DATASET EXTRACT START

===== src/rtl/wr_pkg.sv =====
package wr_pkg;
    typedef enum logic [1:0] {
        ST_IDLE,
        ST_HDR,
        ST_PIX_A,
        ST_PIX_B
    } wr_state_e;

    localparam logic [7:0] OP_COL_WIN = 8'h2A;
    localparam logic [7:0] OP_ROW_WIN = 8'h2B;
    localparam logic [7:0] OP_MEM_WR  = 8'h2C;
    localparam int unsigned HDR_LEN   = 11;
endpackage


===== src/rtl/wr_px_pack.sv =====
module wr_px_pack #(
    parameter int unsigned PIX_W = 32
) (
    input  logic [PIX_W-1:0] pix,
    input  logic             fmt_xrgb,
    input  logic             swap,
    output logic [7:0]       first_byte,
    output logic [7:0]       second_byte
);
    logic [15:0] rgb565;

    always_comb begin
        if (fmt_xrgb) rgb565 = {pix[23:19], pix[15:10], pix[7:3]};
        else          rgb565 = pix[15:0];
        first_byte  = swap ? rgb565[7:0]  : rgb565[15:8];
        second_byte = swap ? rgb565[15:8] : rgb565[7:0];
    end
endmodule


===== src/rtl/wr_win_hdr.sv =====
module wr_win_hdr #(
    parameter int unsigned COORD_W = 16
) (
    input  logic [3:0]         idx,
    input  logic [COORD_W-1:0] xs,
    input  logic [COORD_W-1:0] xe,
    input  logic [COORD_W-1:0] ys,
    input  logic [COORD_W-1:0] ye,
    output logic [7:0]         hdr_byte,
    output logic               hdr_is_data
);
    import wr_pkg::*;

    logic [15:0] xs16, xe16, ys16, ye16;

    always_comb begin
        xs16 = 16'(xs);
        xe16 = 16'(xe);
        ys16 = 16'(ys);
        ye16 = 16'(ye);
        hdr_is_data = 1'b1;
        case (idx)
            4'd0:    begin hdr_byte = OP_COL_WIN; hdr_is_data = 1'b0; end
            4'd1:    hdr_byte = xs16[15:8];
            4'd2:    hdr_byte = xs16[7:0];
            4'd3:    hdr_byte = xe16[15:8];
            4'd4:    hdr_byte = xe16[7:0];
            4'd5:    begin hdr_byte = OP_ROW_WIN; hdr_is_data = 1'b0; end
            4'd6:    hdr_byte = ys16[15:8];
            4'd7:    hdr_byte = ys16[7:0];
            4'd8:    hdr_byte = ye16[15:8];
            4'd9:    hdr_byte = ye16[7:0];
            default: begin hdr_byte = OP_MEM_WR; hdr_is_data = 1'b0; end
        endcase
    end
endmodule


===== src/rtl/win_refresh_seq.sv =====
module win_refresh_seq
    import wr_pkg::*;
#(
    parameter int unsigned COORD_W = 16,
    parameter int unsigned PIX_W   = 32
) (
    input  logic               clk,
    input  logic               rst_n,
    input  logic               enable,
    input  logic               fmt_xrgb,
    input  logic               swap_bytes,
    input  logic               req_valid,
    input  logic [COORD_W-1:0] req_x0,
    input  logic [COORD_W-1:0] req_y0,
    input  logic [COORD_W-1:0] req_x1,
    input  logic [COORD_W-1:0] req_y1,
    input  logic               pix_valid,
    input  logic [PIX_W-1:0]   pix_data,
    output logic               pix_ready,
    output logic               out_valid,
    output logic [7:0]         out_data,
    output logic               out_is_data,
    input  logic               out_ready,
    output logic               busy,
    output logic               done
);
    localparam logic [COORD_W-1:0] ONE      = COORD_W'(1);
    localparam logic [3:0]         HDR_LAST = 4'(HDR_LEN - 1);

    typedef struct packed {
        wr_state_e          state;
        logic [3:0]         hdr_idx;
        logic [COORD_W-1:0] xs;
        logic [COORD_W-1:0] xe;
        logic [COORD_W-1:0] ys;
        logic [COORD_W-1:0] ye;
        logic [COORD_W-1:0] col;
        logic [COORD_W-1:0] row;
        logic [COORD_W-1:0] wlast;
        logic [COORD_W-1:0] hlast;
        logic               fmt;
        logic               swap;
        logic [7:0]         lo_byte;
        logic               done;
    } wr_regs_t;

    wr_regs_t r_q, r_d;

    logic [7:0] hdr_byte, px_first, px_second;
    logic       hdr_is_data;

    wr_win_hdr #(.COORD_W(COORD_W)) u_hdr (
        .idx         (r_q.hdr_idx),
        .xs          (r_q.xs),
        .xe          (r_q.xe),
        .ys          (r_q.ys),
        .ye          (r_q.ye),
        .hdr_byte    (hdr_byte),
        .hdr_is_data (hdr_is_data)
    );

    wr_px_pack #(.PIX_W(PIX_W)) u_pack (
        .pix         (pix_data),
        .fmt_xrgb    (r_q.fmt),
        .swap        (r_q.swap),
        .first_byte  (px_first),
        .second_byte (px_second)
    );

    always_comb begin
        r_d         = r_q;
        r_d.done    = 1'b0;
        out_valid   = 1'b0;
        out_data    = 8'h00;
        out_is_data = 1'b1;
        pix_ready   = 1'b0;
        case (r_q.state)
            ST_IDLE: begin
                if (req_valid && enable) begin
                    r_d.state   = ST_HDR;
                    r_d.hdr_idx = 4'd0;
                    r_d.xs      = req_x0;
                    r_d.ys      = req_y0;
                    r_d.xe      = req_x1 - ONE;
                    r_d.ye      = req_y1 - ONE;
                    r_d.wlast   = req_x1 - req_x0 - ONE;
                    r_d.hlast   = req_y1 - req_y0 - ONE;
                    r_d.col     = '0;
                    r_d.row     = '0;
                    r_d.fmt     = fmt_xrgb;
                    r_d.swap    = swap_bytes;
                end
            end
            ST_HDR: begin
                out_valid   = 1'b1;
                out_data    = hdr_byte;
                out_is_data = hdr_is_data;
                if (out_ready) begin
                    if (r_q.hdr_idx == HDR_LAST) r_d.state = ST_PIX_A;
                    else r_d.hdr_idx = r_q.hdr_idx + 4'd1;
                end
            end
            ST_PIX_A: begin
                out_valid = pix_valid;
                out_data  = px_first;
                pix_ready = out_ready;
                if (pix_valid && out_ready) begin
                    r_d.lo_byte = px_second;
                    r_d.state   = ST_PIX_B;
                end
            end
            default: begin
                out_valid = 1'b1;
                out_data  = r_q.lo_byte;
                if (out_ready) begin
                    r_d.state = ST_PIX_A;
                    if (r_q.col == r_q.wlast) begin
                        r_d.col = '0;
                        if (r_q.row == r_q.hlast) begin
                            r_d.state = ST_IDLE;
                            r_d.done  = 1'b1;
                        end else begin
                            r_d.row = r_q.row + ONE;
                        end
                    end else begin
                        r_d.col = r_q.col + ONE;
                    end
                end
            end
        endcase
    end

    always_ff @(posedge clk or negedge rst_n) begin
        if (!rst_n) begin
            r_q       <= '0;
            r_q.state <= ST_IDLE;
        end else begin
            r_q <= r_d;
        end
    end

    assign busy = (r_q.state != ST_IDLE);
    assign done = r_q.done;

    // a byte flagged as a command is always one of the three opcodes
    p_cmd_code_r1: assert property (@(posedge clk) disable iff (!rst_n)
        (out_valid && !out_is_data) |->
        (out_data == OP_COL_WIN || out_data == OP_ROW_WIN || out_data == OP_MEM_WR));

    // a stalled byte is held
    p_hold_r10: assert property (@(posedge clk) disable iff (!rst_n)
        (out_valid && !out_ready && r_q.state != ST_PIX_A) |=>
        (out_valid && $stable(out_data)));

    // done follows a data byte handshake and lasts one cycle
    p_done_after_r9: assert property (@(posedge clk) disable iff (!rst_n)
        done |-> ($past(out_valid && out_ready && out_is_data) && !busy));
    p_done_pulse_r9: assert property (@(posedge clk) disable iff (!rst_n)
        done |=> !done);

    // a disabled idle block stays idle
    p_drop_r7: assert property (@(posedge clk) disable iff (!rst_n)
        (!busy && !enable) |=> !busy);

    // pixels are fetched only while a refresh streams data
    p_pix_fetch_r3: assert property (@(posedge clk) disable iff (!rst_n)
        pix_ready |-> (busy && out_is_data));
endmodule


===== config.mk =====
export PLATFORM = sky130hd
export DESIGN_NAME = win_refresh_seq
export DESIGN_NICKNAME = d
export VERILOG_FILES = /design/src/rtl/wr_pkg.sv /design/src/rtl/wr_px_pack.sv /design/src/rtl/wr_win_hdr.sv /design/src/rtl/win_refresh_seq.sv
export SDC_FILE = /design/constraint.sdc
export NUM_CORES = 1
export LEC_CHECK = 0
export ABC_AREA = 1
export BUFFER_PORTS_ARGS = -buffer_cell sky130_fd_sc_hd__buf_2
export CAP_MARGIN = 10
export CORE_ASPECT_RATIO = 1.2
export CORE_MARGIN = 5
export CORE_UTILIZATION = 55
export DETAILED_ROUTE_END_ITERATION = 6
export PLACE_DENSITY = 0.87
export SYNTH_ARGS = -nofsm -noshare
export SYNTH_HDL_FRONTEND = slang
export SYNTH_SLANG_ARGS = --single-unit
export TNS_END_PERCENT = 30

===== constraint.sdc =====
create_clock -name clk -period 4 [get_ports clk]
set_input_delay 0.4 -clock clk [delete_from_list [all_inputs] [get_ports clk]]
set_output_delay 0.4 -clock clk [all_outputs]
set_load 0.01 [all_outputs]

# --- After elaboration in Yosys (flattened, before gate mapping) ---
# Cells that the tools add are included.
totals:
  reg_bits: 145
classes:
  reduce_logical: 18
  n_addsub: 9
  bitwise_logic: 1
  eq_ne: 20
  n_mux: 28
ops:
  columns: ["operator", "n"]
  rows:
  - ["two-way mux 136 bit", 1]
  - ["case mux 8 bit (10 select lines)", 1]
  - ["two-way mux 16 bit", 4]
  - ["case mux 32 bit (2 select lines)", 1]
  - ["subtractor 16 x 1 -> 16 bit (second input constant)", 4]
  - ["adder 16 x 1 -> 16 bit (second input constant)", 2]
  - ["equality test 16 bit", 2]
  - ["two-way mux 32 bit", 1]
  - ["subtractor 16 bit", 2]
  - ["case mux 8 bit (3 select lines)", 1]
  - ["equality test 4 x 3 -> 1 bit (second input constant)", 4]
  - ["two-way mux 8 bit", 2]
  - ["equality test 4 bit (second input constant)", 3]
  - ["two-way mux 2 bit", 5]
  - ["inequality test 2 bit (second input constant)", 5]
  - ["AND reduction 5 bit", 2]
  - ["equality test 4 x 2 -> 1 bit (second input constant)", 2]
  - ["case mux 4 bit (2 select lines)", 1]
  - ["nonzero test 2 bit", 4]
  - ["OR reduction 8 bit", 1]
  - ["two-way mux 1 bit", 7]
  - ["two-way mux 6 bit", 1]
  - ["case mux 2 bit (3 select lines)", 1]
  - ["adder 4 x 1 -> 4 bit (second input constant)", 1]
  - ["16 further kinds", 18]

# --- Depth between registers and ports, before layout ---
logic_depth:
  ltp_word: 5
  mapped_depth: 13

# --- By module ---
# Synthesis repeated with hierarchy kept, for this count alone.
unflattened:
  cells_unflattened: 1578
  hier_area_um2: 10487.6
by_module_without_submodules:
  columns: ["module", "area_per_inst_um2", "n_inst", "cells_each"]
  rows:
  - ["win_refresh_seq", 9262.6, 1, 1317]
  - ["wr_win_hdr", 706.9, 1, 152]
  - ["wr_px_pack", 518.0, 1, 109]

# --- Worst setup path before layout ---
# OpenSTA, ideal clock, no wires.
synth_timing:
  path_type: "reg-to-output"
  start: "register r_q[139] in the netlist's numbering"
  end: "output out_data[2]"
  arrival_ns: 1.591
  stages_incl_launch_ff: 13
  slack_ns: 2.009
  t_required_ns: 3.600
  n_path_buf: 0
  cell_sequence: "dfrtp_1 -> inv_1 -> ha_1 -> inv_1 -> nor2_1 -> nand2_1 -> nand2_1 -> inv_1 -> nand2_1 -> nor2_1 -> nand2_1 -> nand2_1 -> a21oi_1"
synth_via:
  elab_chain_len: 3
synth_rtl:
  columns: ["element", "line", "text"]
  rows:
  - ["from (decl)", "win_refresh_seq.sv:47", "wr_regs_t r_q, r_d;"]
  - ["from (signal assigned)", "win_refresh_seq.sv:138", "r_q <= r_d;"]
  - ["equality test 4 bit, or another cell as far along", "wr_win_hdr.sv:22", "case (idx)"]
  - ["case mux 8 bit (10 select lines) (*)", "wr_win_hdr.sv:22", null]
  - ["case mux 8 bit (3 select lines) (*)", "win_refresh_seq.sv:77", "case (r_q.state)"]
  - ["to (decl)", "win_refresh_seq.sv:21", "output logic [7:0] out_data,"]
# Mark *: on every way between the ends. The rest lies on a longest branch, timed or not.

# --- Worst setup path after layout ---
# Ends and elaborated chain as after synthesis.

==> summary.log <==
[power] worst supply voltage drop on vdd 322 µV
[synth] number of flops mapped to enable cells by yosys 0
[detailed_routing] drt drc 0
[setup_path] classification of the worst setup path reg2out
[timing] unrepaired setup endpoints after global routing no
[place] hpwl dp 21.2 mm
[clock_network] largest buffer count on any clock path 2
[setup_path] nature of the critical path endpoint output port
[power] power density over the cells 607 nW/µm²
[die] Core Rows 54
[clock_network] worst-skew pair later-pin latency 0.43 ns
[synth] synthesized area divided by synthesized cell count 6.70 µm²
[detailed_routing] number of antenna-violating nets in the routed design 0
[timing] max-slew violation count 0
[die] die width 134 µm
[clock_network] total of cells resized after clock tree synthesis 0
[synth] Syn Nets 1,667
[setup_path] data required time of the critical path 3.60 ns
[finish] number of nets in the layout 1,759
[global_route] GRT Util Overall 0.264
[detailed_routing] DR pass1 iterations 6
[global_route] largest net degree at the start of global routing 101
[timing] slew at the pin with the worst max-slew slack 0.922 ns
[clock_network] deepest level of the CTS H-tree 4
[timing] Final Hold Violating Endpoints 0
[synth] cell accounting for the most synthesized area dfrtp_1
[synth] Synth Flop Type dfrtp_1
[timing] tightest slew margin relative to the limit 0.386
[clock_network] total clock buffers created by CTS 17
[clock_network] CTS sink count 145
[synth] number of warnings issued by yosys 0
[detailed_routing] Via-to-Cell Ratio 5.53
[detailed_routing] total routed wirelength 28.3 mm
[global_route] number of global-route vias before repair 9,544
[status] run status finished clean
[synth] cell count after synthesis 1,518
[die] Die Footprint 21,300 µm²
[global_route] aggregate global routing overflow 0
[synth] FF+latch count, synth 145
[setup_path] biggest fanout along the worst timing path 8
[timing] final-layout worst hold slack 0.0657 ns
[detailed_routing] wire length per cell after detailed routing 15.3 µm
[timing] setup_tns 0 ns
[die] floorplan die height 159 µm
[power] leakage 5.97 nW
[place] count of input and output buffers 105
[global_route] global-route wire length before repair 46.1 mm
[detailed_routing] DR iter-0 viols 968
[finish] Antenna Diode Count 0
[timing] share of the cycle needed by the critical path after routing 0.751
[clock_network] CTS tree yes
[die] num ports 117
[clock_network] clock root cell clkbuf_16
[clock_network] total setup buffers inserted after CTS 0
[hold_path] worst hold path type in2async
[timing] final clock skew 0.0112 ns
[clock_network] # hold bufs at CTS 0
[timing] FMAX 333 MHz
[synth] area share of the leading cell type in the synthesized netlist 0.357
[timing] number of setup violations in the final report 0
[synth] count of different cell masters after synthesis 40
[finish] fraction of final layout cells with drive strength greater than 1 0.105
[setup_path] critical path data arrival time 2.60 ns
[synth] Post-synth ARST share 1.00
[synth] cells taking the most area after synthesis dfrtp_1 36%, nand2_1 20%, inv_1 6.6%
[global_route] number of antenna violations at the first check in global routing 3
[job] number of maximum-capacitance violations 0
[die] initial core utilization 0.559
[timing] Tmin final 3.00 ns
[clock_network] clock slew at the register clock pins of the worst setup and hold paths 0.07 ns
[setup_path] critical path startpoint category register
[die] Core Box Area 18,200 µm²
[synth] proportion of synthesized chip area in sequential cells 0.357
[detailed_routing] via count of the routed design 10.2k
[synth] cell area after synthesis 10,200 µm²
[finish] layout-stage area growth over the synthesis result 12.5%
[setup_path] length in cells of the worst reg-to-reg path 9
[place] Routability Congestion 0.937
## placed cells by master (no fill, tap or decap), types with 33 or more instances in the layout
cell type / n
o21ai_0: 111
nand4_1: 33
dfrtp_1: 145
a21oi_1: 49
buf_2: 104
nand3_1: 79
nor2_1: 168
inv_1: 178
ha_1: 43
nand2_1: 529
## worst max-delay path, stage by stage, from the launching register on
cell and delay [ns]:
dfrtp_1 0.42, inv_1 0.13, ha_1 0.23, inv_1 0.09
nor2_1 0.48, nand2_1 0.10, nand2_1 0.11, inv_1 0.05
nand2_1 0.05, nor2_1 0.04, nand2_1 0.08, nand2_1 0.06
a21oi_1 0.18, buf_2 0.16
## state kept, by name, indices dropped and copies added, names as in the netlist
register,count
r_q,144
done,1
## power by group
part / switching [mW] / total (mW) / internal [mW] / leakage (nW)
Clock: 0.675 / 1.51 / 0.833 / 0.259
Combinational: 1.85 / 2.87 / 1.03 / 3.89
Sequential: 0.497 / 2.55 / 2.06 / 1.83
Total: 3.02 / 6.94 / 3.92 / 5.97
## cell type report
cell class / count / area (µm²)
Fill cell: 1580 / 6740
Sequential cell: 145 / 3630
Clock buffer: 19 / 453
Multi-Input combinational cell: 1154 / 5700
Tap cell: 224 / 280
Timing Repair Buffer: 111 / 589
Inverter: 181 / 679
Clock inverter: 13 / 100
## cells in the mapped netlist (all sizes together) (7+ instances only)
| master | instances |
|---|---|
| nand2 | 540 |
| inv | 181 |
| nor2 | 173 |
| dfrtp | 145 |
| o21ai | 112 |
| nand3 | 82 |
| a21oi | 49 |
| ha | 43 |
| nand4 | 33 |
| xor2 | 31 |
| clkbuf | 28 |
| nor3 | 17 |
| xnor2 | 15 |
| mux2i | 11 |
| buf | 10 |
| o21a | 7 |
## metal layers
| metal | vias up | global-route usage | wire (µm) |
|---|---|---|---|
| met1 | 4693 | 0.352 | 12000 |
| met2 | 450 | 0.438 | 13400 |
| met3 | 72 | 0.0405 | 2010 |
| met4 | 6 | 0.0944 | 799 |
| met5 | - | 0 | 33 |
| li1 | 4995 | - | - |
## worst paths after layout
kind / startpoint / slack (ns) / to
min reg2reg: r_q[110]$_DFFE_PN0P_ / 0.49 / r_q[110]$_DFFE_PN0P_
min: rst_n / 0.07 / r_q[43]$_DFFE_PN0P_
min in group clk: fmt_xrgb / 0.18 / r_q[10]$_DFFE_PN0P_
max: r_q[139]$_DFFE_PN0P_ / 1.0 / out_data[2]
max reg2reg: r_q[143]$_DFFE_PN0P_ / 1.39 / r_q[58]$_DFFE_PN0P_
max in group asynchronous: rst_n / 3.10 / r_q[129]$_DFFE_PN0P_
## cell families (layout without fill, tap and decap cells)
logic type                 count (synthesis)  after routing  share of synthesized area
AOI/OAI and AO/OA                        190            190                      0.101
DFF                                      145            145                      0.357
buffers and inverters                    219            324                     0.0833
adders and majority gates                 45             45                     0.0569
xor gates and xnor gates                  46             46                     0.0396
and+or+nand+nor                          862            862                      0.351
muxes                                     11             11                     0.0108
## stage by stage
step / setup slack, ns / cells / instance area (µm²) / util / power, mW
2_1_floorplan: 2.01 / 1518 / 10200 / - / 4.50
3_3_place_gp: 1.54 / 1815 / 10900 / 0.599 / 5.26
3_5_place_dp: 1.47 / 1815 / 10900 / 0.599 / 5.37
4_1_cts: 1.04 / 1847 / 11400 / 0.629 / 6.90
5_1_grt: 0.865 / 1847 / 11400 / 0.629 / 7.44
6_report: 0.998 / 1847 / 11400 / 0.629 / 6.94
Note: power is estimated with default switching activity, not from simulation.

DATASET EXTRACT END

→ **PROBLEM TO SOLVE**
Within the material above, copy exactly the lines from the line that holds "mux2i | 11 |" up to and including the line that holds "## worst paths after layout".

→ **ANSWER BOX**
| mux2i | 11 |
| buf | 10 |
| o21a | 7 |
## metal layers
| metal | vias up | global-route usage | wire (µm) |
|---|---|---|---|
| met1 | 4693 | 0.352 | 12000 |
| met2 | 450 | 0.438 | 13400 |
| met3 | 72 | 0.0405 | 2010 |
| met4 | 6 | 0.0944 | 799 |
| met5 | - | 0 | 33 |
| li1 | 4995 | - | - |
## worst paths after layout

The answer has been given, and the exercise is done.